Sounds like a Jennings S handle (structural steel look to the riser).

usafirst
December 8th, 2011, 08:53 PM
Stolen in the area of West Avenue and 410 in the San Antonio area at the time it was in a tan case. Would love to find another. My original was bought in Michigan around 1978. At the time i as under the impression it was made there but now i am not sure. Would love to find it or another to replace it.

bear-of-grayling
December 30th, 2011, 12:14 PM
The serial number is the date of manufacter. 720911 are the first six digits. !972, 09 september, 11. The last 2 digits are color. You have a 911 bow. Made in 1972.

bosshoss98
January 11th, 2012, 11:15 AM
Wow wilsonryanb! Amazing history! Do you have any idea of how many Allen bows were produced? I have a jenni gs first generation arrowstar that looks like the Allen. Thought it was a prototype of the arrowstar now I see it is called a first generation derived from the Allen now.

TKR Reptiles
August 23rd, 2012, 09:38 PM
I know this is an older thread, but my Dad has one of the original Allen Speedster from 1977... We got his new PSE setup today, and he got his Allen out to look at... He stored it with the tension off, and it still shoots fine today...

Here are some pics...

http://i300.photobucket.com/albums/nn5/boafanatic17/A6716C15-C019-4EA1-B01A-6B253CF3711D-1238-0000005710626337.jpg

http://i300.photobucket.com/albums/nn5/boafanatic17/A2CC8B33-9648-4A47-87BF-F53A7FCE622B-1238-000000570A2C424D.jpg

http://i300.photobucket.com/albums/nn5/boafanatic17/07B293D0-2920-4942-8E92-1E3BB7F2EC9D-1238-0000005702D51114.jpg

damoose1987
October 22nd, 2013, 01:08 PM
Hi guys,

I know it's been a while since anyone has been here... hopefully there are still some people subscribed to this thread.

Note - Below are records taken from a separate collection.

[src/rtl/fifo_pkg.sv]
// Shared constants and helpers for the synchronous byte FIFO.
package fifo_pkg;

  localparam int DEFAULT_DATA_WIDTH = 8;
  localparam int DEFAULT_DEPTH      = 16;

  // Every bit of Q takes this value while reset is active.
  localparam logic Q_RST_BIT = 1'b0;

  // Pointer width: address bits plus one wrap bit that separates full from empty.
  function automatic int ptr_width(input int depth);
    return $clog2(depth) + 1;
  endfunction

endpackage

[src/rtl/fifo_mem.sv]
// Simple dual-port register array: one synchronous write port and one registered read port.
module fifo_mem
  import fifo_pkg::*;
#(
  parameter int DATA_WIDTH = DEFAULT_DATA_WIDTH,
  parameter int ADDR_WIDTH = 4
) (
  input  logic                  clk_i,
  input  logic                  rst_n_i,
  input  logic                  we_i,
  input  logic [ADDR_WIDTH-1:0] waddr_i,
  input  logic [DATA_WIDTH-1:0] wdata_i,
  input  logic                  re_i,
  input  logic [ADDR_WIDTH-1:0] raddr_i,
  output logic [DATA_WIDTH-1:0] rdata_o
);

  localparam int ENTRIES = 1 << ADDR_WIDTH;

  logic [DATA_WIDTH-1:0] mem_q [ENTRIES];
  logic [DATA_WIDTH-1:0] rdata_d;
  logic [DATA_WIDTH-1:0] rdata_q;

  // Storage array; contents are not reset because stale entries are never read.
  always_ff @(posedge clk_i) begin
    if (we_i) begin
      mem_q[waddr_i] <= wdata_i;
    end
  end

  // Read data only changes on an accepted read; otherwise it holds the last value.
  always_comb begin
    rdata_d = rdata_q;
    if (re_i) begin
      rdata_d = mem_q[raddr_i];
    end else begin
      rdata_d = rdata_q;
    end
  end

  // Read data register, cleared asynchronously.
  always_ff @(posedge clk_i or negedge rst_n_i) begin
    if (!rst_n_i) begin
      rdata_q <= {DATA_WIDTH{Q_RST_BIT}};
    end else begin
      rdata_q <= rdata_d;
    end
  end

  assign rdata_o = rdata_q;

endmodule

[src/rtl/fifo_top.sv]
// Single-clock synchronous FIFO with registered flags, occupancy count and read data.
module fifo_top
  import fifo_pkg::*;
#(
  parameter int DATA_WIDTH = DEFAULT_DATA_WIDTH,
  parameter int DEPTH      = DEFAULT_DEPTH
) (
  input  logic                     Clk,
  input  logic                     Reset,
  input  logic                     WrEn,
  input  logic [DATA_WIDTH-1:0]    Data,
  input  logic                     RdEn,
  output logic [DATA_WIDTH-1:0]    Q,
  output logic                     Full,
  output logic                     Empty,
  output logic [$clog2(DEPTH):0]   Wnum
);

  localparam int PW = ptr_width(DEPTH);
  localparam int AW = PW - 1;

  logic [1:0]    rst_sync_q;
  logic          rst_n_s;
  logic          wr_acc_s;
  logic          rd_acc_s;
  logic [PW-1:0] wptr_d, wptr_q;
  logic [PW-1:0] rptr_d, rptr_q;
  logic          full_d, full_q;
  logic          empty_d, empty_q;
  logic [PW-1:0] wnum_d, wnum_q;

  // Reset asserts immediately and releases after two clock edges.
  always_ff @(posedge Clk or negedge Reset) begin
    if (!Reset) begin
      rst_sync_q <= 2'b00;
    end else begin
      rst_sync_q <= {rst_sync_q[0], 1'b1};
    end
  end

  assign rst_n_s = rst_sync_q[1];

  // Flags are registered, so the gates use only state and never create an input-to-output path.
  assign wr_acc_s = WrEn && !full_q;
  assign rd_acc_s = RdEn && !empty_q;

  // Next pointers, and flags and count derived from those next pointers.
  always_comb begin
    wptr_d  = wptr_q;
    rptr_d  = rptr_q;
    if (wr_acc_s) begin
      wptr_d = wptr_q + {{(PW-1){1'b0}}, 1'b1};
    end else begin
      wptr_d = wptr_q;
    end
    if (rd_acc_s) begin
      rptr_d = rptr_q + {{(PW-1){1'b0}}, 1'b1};
    end else begin
      rptr_d = rptr_q;
    end
    empty_d = (wptr_d == rptr_d);
    full_d  = (wptr_d[AW] != rptr_d[AW]) && (wptr_d[AW-1:0] == rptr_d[AW-1:0]);
    wnum_d  = wptr_d - rptr_d;
  end

  // Pointer, flag and count registers.
  always_ff @(posedge Clk or negedge rst_n_s) begin
    if (!rst_n_s) begin
      wptr_q  <= {PW{1'b0}};
      rptr_q  <= {PW{1'b0}};
      full_q  <= 1'b0;
      empty_q <= 1'b1;
      wnum_q  <= {PW{1'b0}};
    end else begin
      wptr_q  <= wptr_d;
      rptr_q  <= rptr_d;
      full_q  <= full_d;
      empty_q <= empty_d;
      wnum_q  <= wnum_d;
    end
  end

  fifo_mem #(
    .DATA_WIDTH (DATA_WIDTH),
    .ADDR_WIDTH (AW)
  ) u_mem (
    .clk_i   (Clk),
    .rst_n_i (rst_n_s),
    .we_i    (wr_acc_s),
    .waddr_i (wptr_q[AW-1:0]),
    .wdata_i (Data),
    .re_i    (rd_acc_s),
    .raddr_i (rptr_q[AW-1:0]),
    .rdata_o (Q)
  );

  assign Full  = full_q;
  assign Empty = empty_q;
  assign Wnum  = wnum_q;

endmodule

[config.mk]
export PLATFORM = sky130hd
export DESIGN_NAME = fifo_top
export DESIGN_NICKNAME = d
export VERILOG_FILES = /design/src/rtl/fifo_pkg.sv /design/src/rtl/fifo_mem.sv /design/src/rtl/fifo_top.sv
export SDC_FILE = /design/constraint.sdc
export NUM_CORES = 1
export LEC_CHECK = 0
export CAP_MARGIN = 5
export CORE_AREA = 8 8 158 116
export CTS_BUF_LIST = sky130_fd_sc_hd__clkbuf_8
export DETAILED_ROUTE_END_ITERATION = 10
export DIE_AREA = 0 0 166 124
export REMOVE_ABC_BUFFERS = 1
export SYNTH_ARGS = -nofsm -noshare
export SYNTH_HDL_FRONTEND = slang
export SYNTH_SLANG_ARGS = --single-unit
[constraint.sdc]
create_clock -name Clk -period 1.2 [get_ports Clk]
set_input_delay 0.24 -clock Clk [delete_from_list [all_inputs] [get_ports Clk]]
set_output_delay 0.24 -clock Clk [all_outputs]
set_load 0.01 [all_outputs]
==> results by group <==
Synthesis
  • Asr flop ratio synth: 17.42%
  • Total number of yosys warnings: 0
  • Post-synthesis register bit count: 155
  • Xor/xnor share of the synthesized area: 1.132%
  • Cells after synthesis: 328
  • Synth Area in Compound Gates: under 10%
  • Largest area contributor in the netlist: edfxtp_1
  • Post-Synth Simple-Gate Area: 5.557%
  • Yosys cell types: 44
  • Post-Syn Area: 6192 um2
  • Most instantiated cells after synthesis: edfxtp_1, mux4_2, dfrtp_1
  • Main combinational cell family by area after synthesis: multiplexers
  • Syn avg cell area: 18.88 um2
  • Most area-consuming cells after synthesis: edfxtp_1, mux4_2, dfrtp_1, and2_1, ha_1
  • Post-synthesis adder-cell area fraction: roughly 1.9%
  • Mux contribution to synthesized area: around an eighth
  • EDFF count, synth: 128
  • Yosys top cell area share: 62.07%
  • Count leader, synth: edfxtp_1
  • Post-synthesis sequential area ratio: 73.00%
  • Ys flop type: edfxtp_1

Floorplan
  • Die ar.: 20580 um2
  • Die W: 166 um
  • Rows: 39
  • Num ports: 27
  • CORE AREA: 15860 um2
  • Starting Density: 39.05%
  • Die Height: 124 um

Worst setup path
  • Setup crit end kind: register
  • Critical Path Start Type: register
  • Crit path kind: register to register
  • R2R depth: 7
  • Critical Path Source: Empty
  • Worst EP arrival: 2.40 ns
  • CP Data Required Time: 1.55 ns
  • FF-to-FF setup slack: -0.85 ns
  • Worst r2r src: Empty
  • Crit Path Max Fanout: 3
  • Reg-to-Reg End: Wnum[3]

Timing
  • RSZ-0062 raised after global routing: yes
  • Fin. max-slew vios: 0
  • Final Hold Violating Endpoints: 0
  • Worst-Margin Slew: 1.170 ns
  • Final period utilization: 170.8%
  • Final min period: 2.050 ns
  • Final Setup Violations: 152
  • Fin Clk Skew: 0.01377 ns
  • Final critical-path setup slack: -0.8500 ns
  • Worst slew margin: 21.68%
  • Fmax: 487.8 MHz
  • Final hold slack: 0.2590 ns

Power
  • VDD IR max: 1.262 mV
  • P_leak: 2.989 nW
  • Pwr/cell area: 2626 nW/um2

Placement
  • GPL Wtd Cong: 0.7749
  • Placed cell count: 612
  • Port buffer count: 26
  • Dpl cell area: 7325 um2
  • Detailed-placement wirelength estimate: 8.629 mm

Layout
  • Number of fillers in the final layout: between 1000 and 1500
  • Fin area: 8253 um2
  • Nets: between 400 and 500
  • Finished Layout Cells: about 650
  • Ant. Diodes: 0
  • Layout area overhead: 33.28%
  • Share of cells above drive strength 1: between 50% and 60%

Job
  • Max Cap Viol: 0

Drt
  • Final wirelength: between 10 and 15 mm
  • DR pass1 iterations: 4
  • DR DRC count: 0
  • Drt wl/cell: approximately 21 um
  • Via count: ~3400
  • ANT nets after route: 0
  • DRT iter0 DRCs: roughly 340
  • Via density: roughly 5

Hold path
  • Hold crit path type: register to asynchronous set/reset pin

CTS
  • CTS root buffer: clkbuf_8
  • Maximum clock insertion buffer count: 2
  • Clk sinks: approximately 160
  • TritonCTS buffer count: 17
  • Worst skew pair latency: ~0.44 ns
  • Clock transition at the registers of the reported paths: approximately 0.09 ns
  • CTS tree: done
  • H-tree levels: 4

Global routing
  • All-Layer GR Usage: 13.91%
  • Largest net degree at the start of global routing: 26
  • Grt ovf: 0
  • Number of global-route vias before repair: around 3500
  • First-pass GRT wire length: 21.29 mm
  • Antenna violations before repair: 0

Run status
  • Violated checks: negative setup slack
  • Status: finished with violations
-- what timing repair did --
| action | CTS | global route |
|---|---|---|
| endpoints found under the hold margin | 2 | 0 |
| gates cloned | 2 | 0 |
| endpoints found under the setup margin | 165 | 166 |
| pin swaps | 25 | 19 |
| hold buffers | 1 | 0 |
| buffers inserted | 18 | 13 |
| resized for setup | 169 | 48 |
-- worst max-delay path, cell delays in order, from the launching register on --
cell and delay, ns:
dfstp_2 0.57, nand2b_4 0.17, mux2_4 0.34, inv_2 0.07, ha_4 0.20, nor2b_4 0.12
a221oi_2 0.26, xor2_1 0.22
-- per-layer routing --
metal	up-vias	part of all wire (%)	global-route usage, %
met5	-	0	0
met2	96	46	20.91
li1	1514	-	-
met4	0	1.3	5.093
met3	16	6.7	3.040
met1	1724	46	19.74
-- logic make-up after synthesis --
family	Yosys count
AO/OA/AOI/OAI	37
AND/OR/NAND/NOR	58
other	1
multiplexers	33
flip-flops	155
buffers and inverters	27
adder cells (fa/ha/maj)	9
XOR/XNOR	8
-- layout make-up --
| class | count | area (um2) | area share, % |
|---|---|---|---|
| Clock buffer | 20 | 275.3 | 3.335 |
| Tap cell | 205 | 256.5 | 3.108 |
| Inverter | 14 | 67.56 | 0.8187 |
| Sequential cell | 155 | 4527 | 54.85 |
| Clock inverter | 12 | 160.2 | 1.941 |
| Timing Repair Buffer | 101 | 938.4 | 11.37 |
| Multi-Input combinational cell | 146 | 2028 | 24.58 |
-- per-stage QoR --
step | TNS, ns | total power, mW | util, % | worst slack, ns
after detailed placement | -99.27 | 14.57 | 46.19 | -1.057
after floorplan | -62.76 | 11.11 | - | -1.894
final | -48.28 | 21.67 | 52.04 | -0.8500
after global routing | -57.99 | 22.82 | 52.04 | -0.9376
after CTS | -48.42 | 20.75 | 51.20 | -0.7583
after global placement | -97.86 | 14.48 | 46.19 | -1.040
-- sequential cells by signal (all words and copies together), names as in the netlist --
name and count:
Empty 1, Full 1, Wnum 5, rptr_q 5, rst_sync_q 2, u_mem.mem_q 128, u_mem.rdata_o 8, wptr_q 5
-- layout by cell type, fill, tap and decap left out, types with 3 or more instances in the layout --
cell,netlist,final
xnor2_2,0,3
buf_4,0,46
nand2b_4,0,3
bufinv_16,0,3
clkdlybuf4s50_1,0,11
buf_6,2,24
nand2_4,0,3
ha_4,0,8
buf_12,0,5
edfxtp_1,128,128
nand2_1,13,8
dfrtp_1,26,21
inv_6,0,3
clkinv_4,0,4
buf_2,4,12
clkbuf_8,0,20
a22o_1,8,8
inv_4,0,3
o21ai_1,0,7
a221oi_2,0,6
and2_4,1,16
dfrtp_2,0,5
mux4_2,32,32
nand3b_1,3,3
inv_2,0,9
-- power breakdown --
group          leakage, nW  internal [mW]  switching (mW)  total [mW]
clock                0.225           2.25            1.98        4.23
sequential            1.48           6.72           0.448        7.16
combinational         1.29           5.43            4.85        10.3
total                 2.99           14.4            7.28        21.7
-- how the worst max path moves through the flow --
stage | end
CTS | u_mem.rdata_o[5]
detailed placement | Wnum[3]
finish | Wnum[3]
global route | Wnum[3]
floorplan | Wnum[3]
global placement | Wnum[4]
Note: power is estimated with default switching activity, not from simulation.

I recently found what appears to be an authentic Allen. Just thought I would share with you guys. It seems to be in a bit of a rough condition though. Would it be sacriligeous to tear it down and refinish/polish/revive this bow? It look like a bit of polish on the metal and sanding/re-applying poly on the wood is all that it would take to make it a show piece...

Some of the markings seem to have been removed... here is what I can read:

#7306-2 *****
26"
Ser. 75122202L
Allen Pat.

17891411789153

Thanks Guys,
DaMoose

ArcherXXX300
October 22nd, 2013, 01:12 PM
There's one of those on the wall in a shop I shoot at. There is also a very scary looking release next to it also...:D cool stuff.

RealDakota
October 25th, 2013, 09:34 PM
The short draw, light draw weight, and natural maple finish are a little uncommon in the 7306, but yes, it's in Allen.